Understanding the law's complex association between criminal insanity and mental disorders
▶Summary
The fundamental legal doctrine of criminal insanity is found in most legal orders. It concerns a defendant’s lack of capacity for responsible action and defines the justifiable use of punishment. It is a key entrance point for comprehending how law conceives of agency and deviancy, but also a highly controversial legal construct. A major concern is that there is a mismatch between how criminal insanity has been paradigmatically understood in law and how it is today inevitably associated with mental disorders. This doctrine has been formulated in terms of folk psychological notions of rational agency but increasingly relies on psychiatric diagnoses and symptoms, with forensic experts as premise providers in criminal proceedings. However, psychiatric constructs were not developed for criminal law and people diagnosed with mental disorders may have vastly varying functional impairments. Legal research has yet to elucidate how this complexity plays out in criminal insanity rules and judgements.

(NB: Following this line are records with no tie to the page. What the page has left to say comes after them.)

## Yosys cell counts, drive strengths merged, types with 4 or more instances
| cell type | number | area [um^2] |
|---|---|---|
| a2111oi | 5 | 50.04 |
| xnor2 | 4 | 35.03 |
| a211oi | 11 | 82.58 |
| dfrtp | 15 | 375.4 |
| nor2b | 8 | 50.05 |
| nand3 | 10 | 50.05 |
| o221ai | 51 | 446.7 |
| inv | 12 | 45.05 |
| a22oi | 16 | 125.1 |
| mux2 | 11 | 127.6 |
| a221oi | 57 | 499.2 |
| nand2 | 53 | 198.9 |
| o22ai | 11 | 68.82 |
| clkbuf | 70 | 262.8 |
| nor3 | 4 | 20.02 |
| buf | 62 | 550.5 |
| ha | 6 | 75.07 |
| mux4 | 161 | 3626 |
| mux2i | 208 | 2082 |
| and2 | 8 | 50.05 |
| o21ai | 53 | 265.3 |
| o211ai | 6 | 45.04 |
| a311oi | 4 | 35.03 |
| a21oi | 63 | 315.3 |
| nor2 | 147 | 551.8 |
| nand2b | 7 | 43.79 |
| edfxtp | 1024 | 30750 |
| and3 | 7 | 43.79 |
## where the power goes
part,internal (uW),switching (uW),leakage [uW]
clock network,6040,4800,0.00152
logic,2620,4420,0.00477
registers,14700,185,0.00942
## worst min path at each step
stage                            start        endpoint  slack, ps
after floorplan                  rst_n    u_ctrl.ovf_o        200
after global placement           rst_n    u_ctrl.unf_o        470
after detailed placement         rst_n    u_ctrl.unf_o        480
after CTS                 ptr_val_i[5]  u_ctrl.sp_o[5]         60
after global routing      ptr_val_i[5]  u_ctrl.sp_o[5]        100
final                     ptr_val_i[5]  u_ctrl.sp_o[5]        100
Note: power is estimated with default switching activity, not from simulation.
File: src/rtl/flush_redirect_pkg.sv
package flush_redirect_pkg;
    typedef enum logic [1:0] {
        ST_RUN        = 2'd0,
        ST_BR_SHADOW  = 2'd1,
        ST_XC_SHADOW1 = 2'd2,
        ST_XC_SHADOW2 = 2'd3
    } ctl_state_e;

    typedef enum logic [1:0] {
        SEL_SEQ    = 2'd0,
        SEL_BRANCH = 2'd1,
        SEL_VECTOR = 2'd2
    } pc_sel_e;

    localparam int CAUSE_W = 4;
    localparam logic [CAUSE_W-1:0] CAUSE_NONE = 4'd0;
    localparam logic [CAUSE_W-1:0] CAUSE_OVF  = 4'd1;
endpackage
## src/rtl/irq_hub_pkg.sv

```systemverilog
package irq_hub_pkg;
    localparam int unsigned NIBBLE_W = 4;
    localparam int unsigned TX_OFS   = 0;
    localparam int unsigned RX_OFS   = 1;
    localparam int unsigned SPARE_OFS = 2;
    localparam int unsigned SPARE_PER_CH = 2;

    function automatic int unsigned tx_bit(input int unsigned ch);
        return ch * NIBBLE_W + TX_OFS;
    endfunction

    function automatic int unsigned rx_bit(input int unsigned ch);
        return ch * NIBBLE_W + RX_OFS;
    endfunction
endpackage

```

## src/rtl/irq_stat_collect.sv

```systemverilog
module irq_stat_collect
    import irq_hub_pkg::*;
#(
    parameter int unsigned NUM_CH   = 2,
    parameter bit          SPARE_EN = 1'b0,
    localparam int unsigned DATA_W  = NUM_CH * NIBBLE_W,
    localparam int unsigned SPARE_W = NUM_CH * SPARE_PER_CH
) (
    input  logic [NUM_CH-1:0]  tx_rdy,
    input  logic [NUM_CH-1:0]  rx_rdy,
    input  logic [SPARE_W-1:0] spare_src,
    output logic [DATA_W-1:0]  stat
);
    localparam logic [SPARE_PER_CH-1:0] SPARE_GATE = {SPARE_PER_CH{SPARE_EN}};

    // One nibble per channel; spare pair is gated by the build option.
    for (genvar ch = 0; ch < NUM_CH; ch++) begin : g_nib
        assign stat[tx_bit(ch)] = tx_rdy[ch];
        assign stat[rx_bit(ch)] = rx_rdy[ch];
        assign stat[ch*NIBBLE_W+SPARE_OFS +: SPARE_PER_CH] =
            spare_src[ch*SPARE_PER_CH +: SPARE_PER_CH] & SPARE_GATE;
    end
endmodule

```

## src/rtl/irq_mask_reg.sv

```systemverilog
module irq_mask_reg #(
    parameter int unsigned DATA_W    = 8,
    parameter int unsigned ADDR_W    = 4,
    parameter int unsigned STAT_ADDR = 5
) (
    input  logic              clk,
    input  logic              rst_n,
    input  logic [ADDR_W-1:0] bus_addr,
    input  logic              bus_wr,
    input  logic [DATA_W-1:0] wr_data,
    output logic [DATA_W-1:0] mask
);
    localparam logic [ADDR_W-1:0] HIT_ADDR = ADDR_W'(STAT_ADDR);

    typedef struct packed {
        logic [DATA_W-1:0] mask;
    } mreg_t;

    mreg_t st_d, st_q;
    logic  wr_hit;

    always_comb begin
        wr_hit = bus_wr && (bus_addr == HIT_ADDR);
        st_d   = st_q;
        if (wr_hit) begin
            st_d.mask = wr_data;
        end
    end

    always_ff @(posedge clk or negedge rst_n) begin
        if (!rst_n) begin
            st_q <= '0;
        end else begin
            st_q <= st_d;
        end
    end

    assign mask = st_q.mask;

    p_mask_load_r3: assert property (@(posedge clk) disable iff (!rst_n)
        (bus_wr && bus_addr == HIT_ADDR) |=> (mask == $past(wr_data)));

    p_mask_hold_r3: assert property (@(posedge clk) disable iff (!rst_n)
        !(bus_wr && bus_addr == HIT_ADDR) |=> $stable(mask));
endmodule

```

## src/rtl/irq_req_out.sv

```systemverilog
module irq_req_out #(
    parameter int unsigned DATA_W = 8
) (
    input  logic              clk,
    input  logic              rst_n,
    input  logic [DATA_W-1:0] stat,
    input  logic [DATA_W-1:0] mask,
    output logic              irq_n
);
    typedef struct packed {
        logic irq_n;
    } oreg_t;

    oreg_t st_d, st_q;

    always_comb begin
        st_d       = st_q;
        st_d.irq_n = ~|(stat & mask);
    end

    always_ff @(posedge clk or negedge rst_n) begin
        if (!rst_n) begin
            st_q <= '{irq_n: 1'b1};
        end else begin
            st_q <= st_d;
        end
    end

    assign irq_n = st_q.irq_n;

    p_irq_assert_r5: assert property (@(posedge clk) disable iff (!rst_n)
        (|(stat & mask)) |=> !irq_n);

    p_irq_release_r5: assert property (@(posedge clk) disable iff (!rst_n)
        !(|(stat & mask)) |=> irq_n);

    p_quiet_unmasked_r6: assert property (@(posedge clk) disable iff (!rst_n)
        (mask == '0) |=> irq_n);
endmodule

```

## src/rtl/irq_hub.sv

```systemverilog
module irq_hub
    import irq_hub_pkg::*;
#(
    parameter int unsigned NUM_CH    = 2,
    parameter int unsigned ADDR_W    = 4,
    parameter int unsigned STAT_ADDR = 5,
    parameter bit          SPARE_EN  = 1'b0,
    localparam int unsigned DATA_W   = NUM_CH * NIBBLE_W,
    localparam int unsigned SPARE_W  = NUM_CH * SPARE_PER_CH
) (
    input  logic               clk,
    input  logic               rst_n,
    input  logic [ADDR_W-1:0]  bus_addr,
    input  logic               bus_wr,
    input  logic [DATA_W-1:0]  wr_data,
    output logic [DATA_W-1:0]  rd_data,
    input  logic [NUM_CH-1:0]  tx_rdy,
    input  logic [NUM_CH-1:0]  rx_rdy,
    input  logic [SPARE_W-1:0] spare_src,
    output logic               irq_n
);
    localparam logic [ADDR_W-1:0] RD_ADDR = ADDR_W'(STAT_ADDR);

    logic [DATA_W-1:0] stat;
    logic [DATA_W-1:0] mask;

    irq_stat_collect #(
        .NUM_CH   (NUM_CH),
        .SPARE_EN (SPARE_EN)
    ) u_stat (
        .tx_rdy    (tx_rdy),
        .rx_rdy    (rx_rdy),
        .spare_src (spare_src),
        .stat      (stat)
    );

    irq_mask_reg #(
        .DATA_W    (DATA_W),
        .ADDR_W    (ADDR_W),
        .STAT_ADDR (STAT_ADDR)
    ) u_mask (
        .clk      (clk),
        .rst_n    (rst_n),
        .bus_addr (bus_addr),
        .bus_wr   (bus_wr),
        .wr_data  (wr_data),
        .mask     (mask)
    );

    irq_req_out #(
        .DATA_W (DATA_W)
    ) u_req (
        .clk   (clk),
        .rst_n (rst_n),
        .stat  (stat),
        .mask  (mask),
        .irq_n (irq_n)
    );

    // Status is read-only at the shared address; the mask never reaches the read path.
    always_comb begin
        rd_data = '0;
        if (bus_addr == RD_ADDR) begin
            rd_data = stat;
        end
    end
endmodule

```
--- src/rtl/fbagu_addr.sv ---
module fbagu_addr #(
  parameter int ADDR_W = 32,
  parameter int SKIP_W = 16,
  parameter int FW_W   = 24,
  parameter int LW_W   = 16,
  parameter int BL_W   = 4
) (
  input  logic              clk,
  input  logic              rst_n,
  input  logic              frame_start,
  input  logic              step,
  input  logic [ADDR_W-1:0] base,
  input  logic [SKIP_W-1:0] skip,
  input  logic [FW_W-1:0]   frame_words,
  input  logic [LW_W-1:0]   line_words,
  input  logic [BL_W-1:0]   blen,
  output logic [ADDR_W-1:0] req_addr,
  output logic [BL_W-1:0]   req_len,
  output logic              last
);

  localparam int CNT_W = (FW_W > LW_W) ? FW_W : LW_W;
  localparam int N_W   = BL_W + 1;

  logic [ADDR_W-1:0] addr_q, addr_n;
  logic [LW_W-1:0]   ll_q, ll_n;
  logic [FW_W-1:0]   fl_q, fl_n;

  logic [CNT_W-1:0]  ll_ext, fl_ext, bl_ext, cand, n_ext;
  logic [N_W-1:0]    n_words;
  logic              line_end;
  logic [ADDR_W-1:0] adv;

  always_comb begin
    ll_ext = CNT_W'(ll_q);
    fl_ext = CNT_W'(fl_q);
    bl_ext = CNT_W'(blen) + CNT_W'(1);
    cand   = bl_ext;
    if (ll_ext < cand) cand = ll_ext;
    if (fl_ext < cand) cand = fl_ext;
    n_words  = cand[N_W-1:0];
    n_ext    = CNT_W'(n_words);
    line_end = (ll_ext == n_ext);
    last     = (fl_ext == n_ext);
    adv      = ADDR_W'(n_words) << 2;
    if (line_end) adv = adv + ADDR_W'(skip);
  end

  always_comb begin
    addr_n = addr_q;
    ll_n   = ll_q;
    fl_n   = fl_q;
    if (frame_start) begin
      addr_n = base;
      ll_n   = line_words;
      fl_n   = frame_words;
    end else if (step) begin
      addr_n = addr_q + adv;
      ll_n   = line_end ? line_words : LW_W'(ll_ext - n_ext);
      fl_n   = FW_W'(fl_ext - n_ext);
    end
  end

  always_ff @(posedge clk or negedge rst_n) begin
    if (!rst_n) begin
      addr_q <= '0;
      ll_q   <= '0;
      fl_q   <= '0;
    end else begin
      addr_q <= addr_n;
      ll_q   <= ll_n;
      fl_q   <= fl_n;
    end
  end

  assign req_addr = addr_q;
  assign req_len  = BL_W'(n_words - N_W'(1));

endmodule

There is a pressing need for cross-country empirical and interdisciplinary legal studies that integrate insights from mind sciences to explore this matter. The lack of legal clarity about the relevance of mental disorders raises concerns about the rule of law, unequal treatment, and criminal justice. COMPLEX will advance our understanding of law’s associations between criminal insanity and mental disorders, with a research design that transcends conventional legal research by combining cross-country empirical studies of current legal doctrines with interdisciplinary analysis of how the normative and factual legal premises about mental disorders involved in these doctrines relate to philosophy and mind sciences. The ambition is to provide a new theoretical framework for understanding mental disorders in criminal law. COMPLEX has the potential to challenge current paradigms and have major implications for both science and society.